Читать книгу Towards Friendship-Shaped Communities: A Practical Theology of Friendship - Anne-Marie Ellithorpe - Страница 24
What Is Friendship?
ОглавлениеFriendship is used to describe a wide range of informal relationships, varying in levels of commitment and emotional attachment. The meanings attributed to friendship vary according to different historical and cultural contexts, making a consistent definition notoriously difficult to pin down. Nevertheless, friendships are consistently identified as chosen or voluntary relationships.
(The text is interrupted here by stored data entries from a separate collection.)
[config.mk]
export PLATFORM = sky130hd
export DESIGN_NAME = collatz_range_engine
export DESIGN_NICKNAME = d
export VERILOG_FILES = /design/src/rtl/collatz_range_engine.sv
export SDC_FILE = /design/constraint.sdc
export NUM_CORES = 2
export LEC_CHECK = 0
export BUFFER_PORTS_ARGS = -buffer_cell sky130_fd_sc_hd__clkbuf_2
export CAP_MARGIN = 15
export CORE_UTILIZATION = 63
export CTS_CLUSTER_DIAMETER = 50
export CTS_CLUSTER_SIZE = 24
export DETAILED_ROUTE_END_ITERATION = 16
export PLACE_DENSITY = 0.79
export SETUP_SLACK_MARGIN = 0.15
export SLEW_MARGIN = 20
export SYNTH_ARGS = -nofsm -noshare
export SYNTH_HDL_FRONTEND = slang
export SYNTH_SLANG_ARGS = --single-unit
[constraint.sdc]
create_clock -name clk -period 9.06 [get_ports clk]
set_input_delay 1.812 -clock clk [delete_from_list [all_inputs] [get_ports clk]]
set_output_delay 1.812 -clock clk [all_outputs]
set_load 0.005 [all_outputs]
[src/rtl/collatz_range_engine.sv]
// Collatz range engine: computes sequence lengths for RAM_WORDS consecutive start values into an internal RAM.
// Optional running maximum tracker enabled by defining COLLATZ_MAX_EN.
module collatz_range_engine #(
  parameter int RAM_WORDS     = 256,
  parameter int RAM_ADDR_BITS = 8
) (
  input  logic                     clk,
  input  logic                     rst_n,
  input  logic                     go,
  input  logic [31:0]              start,
  input  logic [RAM_ADDR_BITS-1:0] n,
  output logic [15:0]              count,
  output logic                     done,
  output logic                     busy,
  output logic [15:0]              max_count,
  output logic [RAM_ADDR_BITS-1:0] max_idx
);

  localparam logic [RAM_ADDR_BITS-1:0] LAST_IDX = RAM_ADDR_BITS'(RAM_WORDS - 1);

  typedef enum logic [1:0] {S_IDLE, S_ITER, S_DONE} state_t;

  state_t                     state_q, state_d;
  logic [31:0]                base_q, base_d;
  logic [31:0]                value_q, value_d;
  logic [15:0]                len_q, len_d;
  logic [RAM_ADDR_BITS-1:0]   idx_q, idx_d;
  logic [15:0]                count_q;
  logic [15:0]                len_inc;
  logic [15:0]                fin_len;
  logic [33:0]                triple;
  logic                       finish;
  logic                       accept;
  logic [15:0]                ram_q [RAM_WORDS];

  // 3v+1 kept two bits wider so a 32-bit overflow is visible
  assign triple  = {1'b0, value_q, 1'b0} + {2'b00, value_q} + 34'd1;
  assign len_inc = (len_q == 16'hFFFF) ? len_q : len_q + 16'd1;
  assign accept  = (state_q == S_IDLE) && go;

  always_comb begin
    state_d = state_q;
    base_d  = base_q;
    value_d = value_q;
    len_d   = len_q;
    idx_d   = idx_q;
    finish  = 1'b0;
    fin_len = len_q;
    case (state_q)
      S_IDLE: begin
        if (go) begin
          base_d  = start;
          value_d = start;
          len_d   = 16'd1;
          idx_d   = '0;
          state_d = S_ITER;
        end
      end
      S_ITER: begin
        if (value_q == 32'd0) begin
          finish  = 1'b1;
          fin_len = 16'd0;
        end else if (value_q == 32'd1) begin
          finish  = 1'b1;
          fin_len = len_q;
        end else if (!value_q[0]) begin
          value_d = value_q >> 1;
          len_d   = len_inc;
        end else if (|triple[33:32]) begin
          finish  = 1'b1;
          fin_len = 16'hFFFF;
        end else begin
          value_d = triple[31:0];
          len_d   = len_inc;
        end
        if (finish) begin
          if (idx_q == LAST_IDX) begin
            state_d = S_DONE;
          end else begin
            idx_d   = idx_q + RAM_ADDR_BITS'(1);
            value_d = base_q + 32'(idx_q) + 32'd1;
            len_d   = 16'd1;
          end
        end
      end
      S_DONE:  state_d = S_IDLE;
      default: state_d = S_IDLE;
    endcase
  end

  always_ff @(posedge clk or negedge rst_n) begin
    if (!rst_n) begin
      state_q <= S_IDLE;
      base_q  <= '0;
      value_q <= '0;
      len_q   <= '0;
      idx_q   <= '0;
      count_q <= '0;
    end else begin
      state_q <= state_d;
      base_q  <= base_d;
      value_q <= value_d;
      len_q   <= len_d;
      idx_q   <= idx_d;
      count_q <= ram_q[n];
    end
  end

  // Result storage is deliberately not reset so partial runs survive rst_n
  always_ff @(posedge clk) begin
    if (finish) begin
      ram_q[idx_q] <= fin_len;
    end
  end

  assign count = count_q;
  assign busy  = (state_q != S_IDLE);
  assign done  = (state_q == S_DONE);

`ifdef COLLATZ_MAX_EN
  logic [15:0]              max_count_q;
  logic [RAM_ADDR_BITS-1:0] max_idx_q;

  always_ff @(posedge clk or negedge rst_n) begin
    if (!rst_n) begin
      max_count_q <= '0;
      max_idx_q   <= '0;
    end else if (accept) begin
      max_count_q <= '0;
      max_idx_q   <= '0;
    end else if (finish && (fin_len > max_count_q)) begin
      max_count_q <= fin_len;
      max_idx_q   <= idx_q;
    end
  end

  assign max_count = max_count_q;
  assign max_idx   = max_idx_q;
`else
  logic unused_accept;
  assign unused_accept = accept;
  assign max_count     = '0;
  assign max_idx       = '0;
`endif

endmodule

==> impl_metrics.ini <==
[synthesis]
synth.top_cells.by_area = edfxtp_1 75%, mux4_2 19%, dfrtp_1 1.6%
synth_instances = 7231
fraction_of_synthesized_cell_area_taken_by_the_top_area_cell_type_pct = 74.6
ys_ff_latch = 4202
mappedNetlistArea_mm2 = 0.165
yosysMostFrequentCell = edfxtp_1
seq_total_area_yosys_pct = 76.2
synth.largest_area_cell = edfxtp_1
synth.lib_cells_used.distinct = 72
synth_edf_count = 4096
async_reset_ff_share_pct = 2.52
synthFlopType = edfxtp_1
count_of_synthesis_stage_warnings_from_yosys = 0
post_synth_most_frequent_cells = 4,096 x edfxtp_1, 1,360 x mux4_2, 328 x nor2_1, 254 x nand2_1, 237 x clkbuf_1
mapped_avg_cell_area_um2 = 22.8

[power]
power.ir.vdd_worst_uv = 500
p_sw_mw = 15.6
p_per_area_mw_per_mm2 = 282
relative_contribution_of_combinational_cells_to_total_power_pct = 18.8
p_leak_nw = 57.8
clock_power_share_pct = 30.4
internal-power_mw = 36.0
pwr-share-seq_pct = 50.7
power_switching_share_pct = 30.3

[worst_setup_path]
critical_path_maximum_fanout = 83
startpoint_type = flip-flop
path_cells = clkinv_1 -> ha_1 -> a21oi_1 -> o221a_2 -> o21ai_0 -> a31oi_1 -> o21ai_0 -> a21oi_2 -> a2111oi_4 -> buf_4 -> o21a_4 -> buf_4
worstPathArrival_ps = 6820
crit_family = compound AO/OA/AOI/OAI gates
path_type_of_the_worst_setup_path = flip-flop to flip-flop
cp_num_buf_inv = 3
cpPeakStageDelay_ps = 850
worst_ep_required_time_ps = 9680
end_kind = flip-flop
slowest_stage = buf_4

[floorplan]
die-width_um = 514
top_level_ports = 85
floorplan.core_area_mm2 = 0.260
fp.dieArea_mm2 = 0.264
floorplan.initialDensity_pct = 63.5
die_y_um = 514
fp-row-count = 187

[timing]
timing.final.crit_share_pct = 68.4
clock.fmax_mhz = 161
min_period_ps = 6200
setup_total_negative_slack_ps = 0
clock-skew-final_ps = 82.5
report.final.hold_viol_count = 0
setup_repair_after_global_routing_missed_its_margin = false
timing.hold.ws_ps = 501
setup_viol = 0
slew_violations = 0
timing.max_slew.rel_slack_pct = 4.54
worst_tran_pin_value_ps = 1430

[placement]
globalplace.congestion = 0.896
count_of_input_and_output_buffers = 60
detailedPlacementHpwl_um = 229000

[cells_and_area]
multi_input_comb_area_mm2 = 0.0382
num-fill-cells = 13800
layout.area.seq_mm2 = 0.126
layout.nets = 7645
synthToLayoutAreaGrowth_pct = 11.1
final_layout_size_suffix_gt1_share_pct = 31.7

[grt]
grt_first_pass_wirelength_um = 629000
grt_antenna_before_repair = 37
grt_pass1_vias = 83800
total_track_usage_pct = 34.2
grt.overflow.total = 0
grt_start_max_net_pins = 256

[clock_network]
cts_hold_buffers = 0
post_cts.resized_instances = 0
cts.clk_slew.worst_paths_ps = 70
cts_tree = done
cts_sinks = 4202
clock_latency_ps = 1010
cts-root-buf = clkbuf_16
clockBufferDepth = 4
cts_post_setup_buffers_inserted = 0
tritoncts.num_buffers = 339
htree_num_levels = 5

[detailed_routing]
drt_drc_violations_left = 0
route.vias.total = 83400
first_pass_iters = 8
wire_per_inst_um = 39.3
drt_iter0_markers = 13200
via_per_inst = 7.38
remaining_antenna_violation_count_after_routing = 0
routed_wl_um = 445000

[outcome]
status = completed

[flow_run]
reported_max_cap_violation_count = 0

[hold_path]
hold_path_class = flip-flop to flip-flop
-- metrics by stage --
| step | power [mW] | area [µm²] | worst slack [ps] | std cells | util (%) |
|---|---|---|---|---|---|
| 2_1_floorplan | 32.5 | 165000 | 1970 | 7254 | - |
| 5_1_grt | 52.7 | 183000 | 2530 | 11300 | 70.5 |
| 3_3_place_gp | 35.2 | 171000 | 3040 | 10700 | 65.9 |
| 3_5_place_dp | 35.8 | 171000 | 2950 | 10700 | 65.9 |
| 4_1_cts | 51.3 | 183000 | 2800 | 11300 | 70.4 |
| 6_report | 51.7 | 183000 | 2860 | 11300 | 70.5 |
-- state kept, by name (all words and copies together) (netlist names) --
name and cells:
count 16, value_q 32, ram_q 4096, idx_q 8
len_q 16, base_q 32, state_q 2
-- worst register-to-register path: cells and delay by family (launching register included) --
kind / cells / cell delay (ps)
AOI/OAI and AO/OA: 8 / 2940
buffers and inverters: 3 / 1710
DFF: 1 / 640
adders and majority gates: 1 / 450
-- path summary, 6_finish.rpt --
path	slack (ps)	start	cells past startpoint	to
max in group asynchronous	7070	rst_n	2	count[12]$_DFF_PN0_
min reg2reg	500	base_q[2]$_DFFE_PN0P_	2	base_q[2]$_DFFE_PN0P_
max	2860	value_q[0]$_DFFE_PN0P_	12	ram_q[41][10]$_DFFE_PP_
min in group asynchronous	790	rst_n	1	base_q[26]$_DFFE_PN0P_
min	500	base_q[2]$_DFFE_PN0P_	2	base_q[2]$_DFFE_PN0P_
max reg2reg	2860	value_q[0]$_DFFE_PN0P_	12	ram_q[41][10]$_DFFE_PP_
-- cell type report --
class | instances | area share (%)
sequential | 4202 | 68.6
multi-input combinational | 2595 | 20.8
clock buffer | 362 | 4.75
tap | 3496 | 2.39
timing repair buffer | 349 | 1.69
clock inverter | 244 | 1.66
inverter | 49 | 0.100
antenna | 6 | 0.00820
-- layout by cell type, fill, tap and decap left out, types with 20 or more instances in the layout --
cell	Yosys	final
nor2_1	328	201
inv_12	0	20
clkinv_8	0	45
nand3_1	45	42
a21oi_1	82	80
inv_1	48	48
nand2_1	254	250
bufinv_16	0	20
edfxtp_1	4096	4096
ha_1	64	64
clkbuf_2	0	53
dfrtp_1	106	106
conb_1	1	24
clkbuf_16	0	345
nor2_2	0	109
inv_6	0	38
clkinv_4	0	30
xnor2_1	37	37
clkinv_2	0	26
buf_12	0	41
mux4_2	1360	1360
o21ai_0	72	72
nor3_1	40	28
xor2_1	21	21
buf_4	25	243
inv_8	0	36
-- logic make-up (layout without fill, tap and decap cells) --
family | count (synthesis) | after routing | share of synthesized area, %
DFF | 4202 | 4202 | 76.2
muxes | 1365 | 1365 | 18.6
and+or+nand+nor | 761 | 761 | 1.96
buffers and inverters | 457 | 1004 | 1.15
AOI/OAI and AO/OA | 321 | 321 | 1.29
adders and majority gates | 66 | 66 | 0.510
xor gates and xnor gates | 58 | 58 | 0.308
other | 1 | 30 | 0.00227
-- power by group through the flow --
stage,sequential (mW),clock [mW],combinational (mW)
2_1_floorplan,27.5,0,4.98
3_3_place_gp,26.6,0,8.62
3_5_place_dp,26.6,0,9.16
4_1_cts,26.2,15.8,9.38
5_1_grt,26.2,16.4,10.1
6_report,26.2,15.7,9.72
-- routing by layer --
| layer | vias to the layer above | wire, µm | global-route usage (%) |
|---|---|---|---|
| met3 | 1294 | 55000 | 7.93 |
| met4 | 40 | 26800 | 17.6 |
| met5 | - | 289 | 0 |
| met1 | 43600 | 147000 | 45.1 |
| li1 | 31300 | - | - |
| met2 | 7198 | 216000 | 54.2 |
No activity file was read; power rests on OpenSTA's default activity.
Current use of the word friendship in the Euro-Western world is challenged by a myriad of experiences and uses. Our lives and friendships tend to be segmented and compartmentalized: we may have leisure friends, business friends, and church friends. We can boast of how many friends we have on a social networking site yet have minimal contact with most of these people. Moreover, certain characteristics of friendship may vary through life stages. Childhood, teenage years, college, work, singleness, marriage, parenting, and retirement all provide diverse opportunities for and challenges to friendship. Currently many diverse interpersonal relationships go by the name of friendship, including easy friendships, not-so-easy friendships, increasingly difficult friendships, toxic friendships, aspirational friendships, ambivalent friendships, and unrequited friendship. Some would question the appropriateness of calling all these relationships friendship.
A variety of definitions of friendship have been proposed over the centuries. In antiquity, the Greek word philia, typically translated as friendship, included a range of relationships characterized by reciprocity in both willing and doing good for the other. Aristotle depicted philia as a symmetrical bond amongst equals, and philein as being characterized by reciprocity in wishing for another “what you believe to be good things, not for your own sake but for [the friend], and being inclined, so far as you can, to bring these things about” (Rhetorica 1380b36–1381a2). Such relationships could include family and business associates (Nicomachean Ethics 1156a7).
Subsequently, in the early Middle Ages, Isidore of Seville identified a friend (amicus) as a guardian of the spirit/soul (animi custos).2 Commenting on this more open-ended definition, attributed to Gregory the Great, 540–604 ce, historian Brian McGuire identifies a sense of responsibility for another’s well-being, and knowledge of this person’s inner life, as elements implied by a custos animas relationship.3 This sense of guardianship may or may not be reciprocal. Equality and mutuality are not essential, nor are they ruled out. Aelred of Rievaulx also focused on guardianship, alongside an emphasis on the ability to maintain confidences, exhibit patience and share all things. “A friend is called the guardian of love, or… the guardian of the soul itself” (De spiritali amicitia 1.20).
More recently, sociologists Liz Spencer and Ray Pahl have identified a variety of types of friendship, ranging from simple friendship, including associates and fun friends, to complex friendships, including helpmates, comforters, confidants, and soulmates.4 According to Charlie Brown, an icon of contemporary popular culture from the Peanuts comic strip created by Charles M. Schulz, a friend is someone who loves you despite your faults. A similar sentiment is expressed in the title of a mid-twentieth-century book for children: A Friend is Someone Who Likes You.5
These definitions focus predominantly on personal relationships. Friendship has also been recognized as relevant to how we live together in community, and as providing a model for civic relationships. This is evident in the writings of Pope Francis and contemporary political philosophers, as well as philosophers of antiquity. In Fratelli tutti, Francis advocates for social friendship, the love capable of transcending borders.6 Social friendship calls for the recognition of the worth of every person, regardless of time or context, and makes possible true universal openness.7 Social friendship is also called for by Southern Africa’s concept of ubuntu, with its acknowledgement that “a person is a person through other persons” or “I am because we are.”8
Aristotle and others speak of civic or political friendship (politikē philia). Some contemporary writers use this term narrowly, focusing predominantly on politics in the context of government. Others use it more broadly. For political philosopher Sibyl Schwarzenbach, civic friendship is “that form of friendship whose traits operate via a society’s constitution, its public set of laws, its major institutions and social customs.”9 My understanding of civic friendship reflects this broader, systems-level use and is influenced by Danielle Allen’s encouragement for us all to recognize ourselves as implicitly “founders of institutions,” as we affect the shape of life in our communities.10 Whereas personal friendship is characterized by affection and by both willing good and doing good for the friend, civic friendship is characterized by affection and by both willing good and doing good for the broader community.
In short, friendship has been understood in a variety of ways over the centuries. Variations tend to reflect some of the key changes and challenges of particular times and places. They also reflect diverse approaches to friendship. Anthropological, sociological, philosophical, and theological approaches will be further considered in this and subsequent chapters.